O’Neill: Well, the thing was – we didn’t know at the time how important the decade was going to be. We were all just starting out – me, The Beatles, [Michael] Caine, The Rolling Stones, [Terence] Stamp – and we were having great fun doing what we wanted to do. We’d sit around, sometimes, at the Ad Lib club (a noted club in Leister Square) and we’d laugh thinking ‘We’re getting paid for this! How long do you think it’ll last – 2 years, 3’ – we thought we’d have our moment, and then life would move on. We would laugh and think ‘imagine doing this at 40’ -and look what happened. The Rolling Stones are still on tour!


John Wisniewski: Any reflections on David Bowie since his passing?

David Bowie performed for the last time as Ziggy Stardust at the Marquee Club during a three-night filming session he called ‘The 1980 Floor Show’ for an American NBC-TV late night show in London, 19 October 1973.  © 2017 Iconic Images

O’Neill: Well – I have to tell you, I’ve been absolutely astonished by the fans, meaning, I’ve done a few events and talks about my working relationship with David Bowie. I just released a book called When Ziggy Played the Marquee – which covers the moment Bowie went on-stage at the Marquee Club on Wardour Street in Soho to film a performance for television. We did an event recently and the fans – they are just so honest, emotional, and dedicated to David. I’ve never seen anything like that before – an absolute outpouring of love. He meant a great deal to many, many people.

John Wisniewski: Did you enjoy taking photographs of celebrities and rock stars? What attracts you to them?

The Rolling Stones line up outside the Tin Pan Alley Club in London, 1963. From left to right, Mick Jagger, Keith Richards, Bill Wyman, Brian Jones (1942 – 1969) and Charlie Watts.  © 2017 Iconic Images

O’Neill: I did – but this was my job. When the job was done, I left, for the most part. I wasn’t interested in becoming a celebrity – I wanted to stay behind the camera. But for the most part, everyone I’ve worked with have been great!
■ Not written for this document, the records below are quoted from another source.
[src/rtl/dram_req_gate.sv]
// AXI4 request gate / outstanding-transaction tracker between the SoC DRAM port and the AXI CDC.
// Optional watchdog compiled in with `define DRAM_REQ_GATE_TIMEOUT_EN.
package dram_req_gate_pkg;
  typedef struct packed {
    logic [3:0]  id;
    logic [31:0] addr;
    logic [7:0]  len;
  } axi_ax_t;

  typedef struct packed {
    logic [31:0] data;
    logic [3:0]  strb;
    logic        last;
  } axi_w_t;

  typedef struct packed {
    logic [3:0] id;
    logic [1:0] resp;
  } axi_b_t;

  typedef struct packed {
    logic [3:0]  id;
    logic [31:0] data;
    logic [1:0]  resp;
    logic        last;
  } axi_r_t;

  typedef struct packed {
    axi_ax_t aw;
    logic    aw_valid;
    axi_w_t  w;
    logic    w_valid;
    logic    b_ready;
    axi_ax_t ar;
    logic    ar_valid;
    logic    r_ready;
  } axi_req_t;

  typedef struct packed {
    logic    aw_ready;
    logic    ar_ready;
    logic    w_ready;
    axi_b_t  b;
    logic    b_valid;
    axi_r_t  r;
    logic    r_valid;
  } axi_resp_t;
endpackage

// Default struct types come from dram_req_gate_pkg so the block elaborates standalone;
// integrators override axi_req_t/axi_resp_t with the CDC port types (same field names).
module dram_req_gate #(
  parameter int unsigned MaxTxns       = 16,
  parameter int unsigned TimeoutCycles = 65536,
  parameter type         axi_req_t     = dram_req_gate_pkg::axi_req_t,
  parameter type         axi_resp_t    = dram_req_gate_pkg::axi_resp_t,
  localparam int unsigned CntW         = $clog2(MaxTxns + 1)
) (
  input  logic            soc_clk,
  input  logic            rst_n,
  input  logic            calib_done_i,
  input  logic            drain_req_i,
  input  axi_req_t        slv_req_i,
  output axi_resp_t       slv_resp_o,
  output axi_req_t        mst_req_o,
  input  axi_resp_t       mst_resp_i,
  output logic            ready_o,
  output logic            idle_o,
  output logic            timeout_o,
  output logic [CntW-1:0] rd_cnt_o,
  output logic [CntW-1:0] wr_cnt_o,
  output logic [1:0]      dbg_state_o
);

  if (MaxTxns < 1) begin : g_bad_max_txns
    $error("dram_req_gate: MaxTxns must be at least 1");
  end
  if (TimeoutCycles < 2) begin : g_bad_timeout
    $error("dram_req_gate: TimeoutCycles must be at least 2");
  end

  typedef enum logic [1:0] {
    WaitCalib = 2'd0,
    Run       = 2'd1,
    Drain     = 2'd2,
    Drained   = 2'd3
  } state_e;

  localparam logic [CntW-1:0] CntMax = CntW'(MaxTxns);

  state_e          state_q;
  logic            ready_q, idle_q;
  logic            calib_q1, calib_s;
  logic [CntW-1:0] rd_cnt_q, wr_cnt_q;
  logic            allow_aw, allow_ar, allow_w;
  logic            aw_hs, ar_hs, b_hs, r_hs, r_last_hs;

  always_ff @(posedge soc_clk or negedge rst_n) begin
    if (!rst_n) begin
      calib_q1 <= 1'b0;
      calib_s  <= 1'b0;
    end else begin
      calib_q1 <= calib_done_i;
      calib_s  <= calib_q1;
    end
  end

  // Gating looks only at registered state/counters, so a cap or drain takes effect next cycle.
  assign allow_aw = (state_q == Run) && (wr_cnt_q != CntMax);
  assign allow_ar = (state_q == Run) && (rd_cnt_q != CntMax);
  assign allow_w  = (state_q != WaitCalib);

  always_comb begin
    mst_req_o          = slv_req_i;
    mst_req_o.aw_valid = slv_req_i.aw_valid & allow_aw;
    mst_req_o.w_valid  = slv_req_i.w_valid  & allow_w;
    mst_req_o.ar_valid = slv_req_i.ar_valid & allow_ar;
    slv_resp_o          = mst_resp_i;
    slv_resp_o.aw_ready = mst_resp_i.aw_ready & allow_aw;
    slv_resp_o.w_ready  = mst_resp_i.w_ready  & allow_w;
    slv_resp_o.ar_ready = mst_resp_i.ar_ready & allow_ar;
  end

  assign aw_hs     = slv_req_i.aw_valid & allow_aw & mst_resp_i.aw_ready;
  assign ar_hs     = slv_req_i.ar_valid & allow_ar & mst_resp_i.ar_ready;
  assign b_hs      = mst_resp_i.b_valid & slv_req_i.b_ready;
  assign r_hs      = mst_resp_i.r_valid & slv_req_i.r_ready;
  assign r_last_hs = r_hs & mst_resp_i.r.last;

  // A stray decrement at zero is a protocol violation; hold at zero rather than wrap.
  function automatic logic [CntW-1:0] next_cnt(input logic [CntW-1:0] cnt,
                                               input logic inc, input logic dec);
    logic [CntW-1:0] res;
    res = cnt;
    if (inc && !dec) begin
      res = cnt + CntW'(1);
    end else if (dec && !inc && (cnt != '0)) begin
      res = cnt - CntW'(1);
    end
    return res;
  endfunction

  always_ff @(posedge soc_clk or negedge rst_n) begin
    if (!rst_n) begin
      rd_cnt_q <= '0;
      wr_cnt_q <= '0;
    end else begin
      rd_cnt_q <= next_cnt(rd_cnt_q, ar_hs, r_last_hs);
      wr_cnt_q <= next_cnt(wr_cnt_q, aw_hs, b_hs);
    end
  end

  // Dropping drain_req_i while draining returns to Run even if the counters just hit zero.
  always_ff @(posedge soc_clk or negedge rst_n) begin
    if (!rst_n) begin
      state_q <= WaitCalib;
      ready_q <= 1'b0;
      idle_q  <= 1'b0;
    end else begin
      unique case (state_q)
        WaitCalib: begin
          if (calib_s) begin
            state_q <= Run;
            ready_q <= 1'b1;
          end
        end
        Run: begin
          if (drain_req_i) begin
            state_q <= Drain;
            ready_q <= 1'b0;
          end
        end
        Drain: begin
          if (!drain_req_i) begin
            state_q <= Run;
            ready_q <= 1'b1;
          end else if ((rd_cnt_q == '0) && (wr_cnt_q == '0)) begin
            state_q <= Drained;
            idle_q  <= 1'b1;
          end
        end
        Drained: begin
          if (!drain_req_i) begin
            state_q <= Run;
            ready_q <= 1'b1;
            idle_q  <= 1'b0;
          end
        end
        default: begin
          state_q <= WaitCalib;
          ready_q <= 1'b0;
          idle_q  <= 1'b0;
        end
      endcase
    end
  end

`ifdef DRAM_REQ_GATE_TIMEOUT_EN
  localparam int unsigned   WdW   = $clog2(TimeoutCycles);
  localparam logic [WdW-1:0] WdMax = WdW'(TimeoutCycles - 1);

  logic [WdW-1:0] wd_q;
  logic           timeout_q;

  // Any response proves the port is alive; with nothing outstanding there is nothing to wait for.
  always_ff @(posedge soc_clk or negedge rst_n) begin
    if (!rst_n) begin
      wd_q      <= '0;
      timeout_q <= 1'b0;
    end else begin
      if (b_hs || r_hs || ((rd_cnt_q == '0) && (wr_cnt_q == '0))) begin
        wd_q <= '0;
      end else if (wd_q != WdMax) begin
        wd_q <= wd_q + WdW'(1);
      end
      if (wd_q == WdMax) begin
        timeout_q <= 1'b1;
      end
    end
  end

  assign timeout_o = timeout_q;
`else
  assign timeout_o = 1'b0;
`endif

  assign ready_o     = ready_q;
  assign idle_o      = idle_q;
  assign rd_cnt_o    = rd_cnt_q;
  assign wr_cnt_o    = wr_cnt_q;
  assign dbg_state_o = state_q;

endmodule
John Wisniewski:  Are there any famous photographers, that you admire and have influenced your work?

O’Neill:W. Eugene Smith – that’s the first photographer that I fell in love with and tried to copy (which I never really succeeded in doing, ha ha).

John Wisniewski:  Do you plan to write your autobiography, Terry?

O’Neill:Ha ha, no. My photography is my memoir.


English pop singer Elton John wields a baseball bat as he stands on his piano during a performance at Dodger Stadium, Los Angeles, October 1975.  © 2017 Iconic Images

John Wisniewski: Any plans for the future?

O’Neill:Just to keep busy, stay active, see friends and enjoy life!

Singer Bruce Springsteen on Sunset Strip, 1975. He is in Los Angeles to promote his album ‘Born to Run’.  © 2017 Iconic Images

Terry O’Neill is one of the world’s most collected photographers with work hanging in national art galleries and private collections worldwide. From presidents to pop stars he has photographed the frontline of fame for over six decades.

O’Neill began his career at the birth of the 1960s. While other photographers concentrated on earthquakes, wars and politics, O’Neill realised that youth culture was a breaking news story on a global scale and began chronicling the emerging faces of film, fashion and music who would go on to define the Swinging Sixties. By 1965 he was being commissioned by the biggest magazines and newspapers in the world.

No other living photographer has embraced the span of fame, capturing the icons of our age from Winston Churchill to Nelson Mandela, from Frank Sinatra and Elvisto Amy Winehouse, from Audrey Hepburn and Brigitte Bardot to Nicole Kidman, as well as every James Bond from Sean Connery to Daniel Craig.

He photographed The Beatles and The Rolling Stones when they were still struggling young bands in 1963, pioneered backstage reportage photography with David BowieElton JohnThe WhoEric Clapton and Chuck Berry and his images have adorned historic rock albums, movie posters and international magazine covers.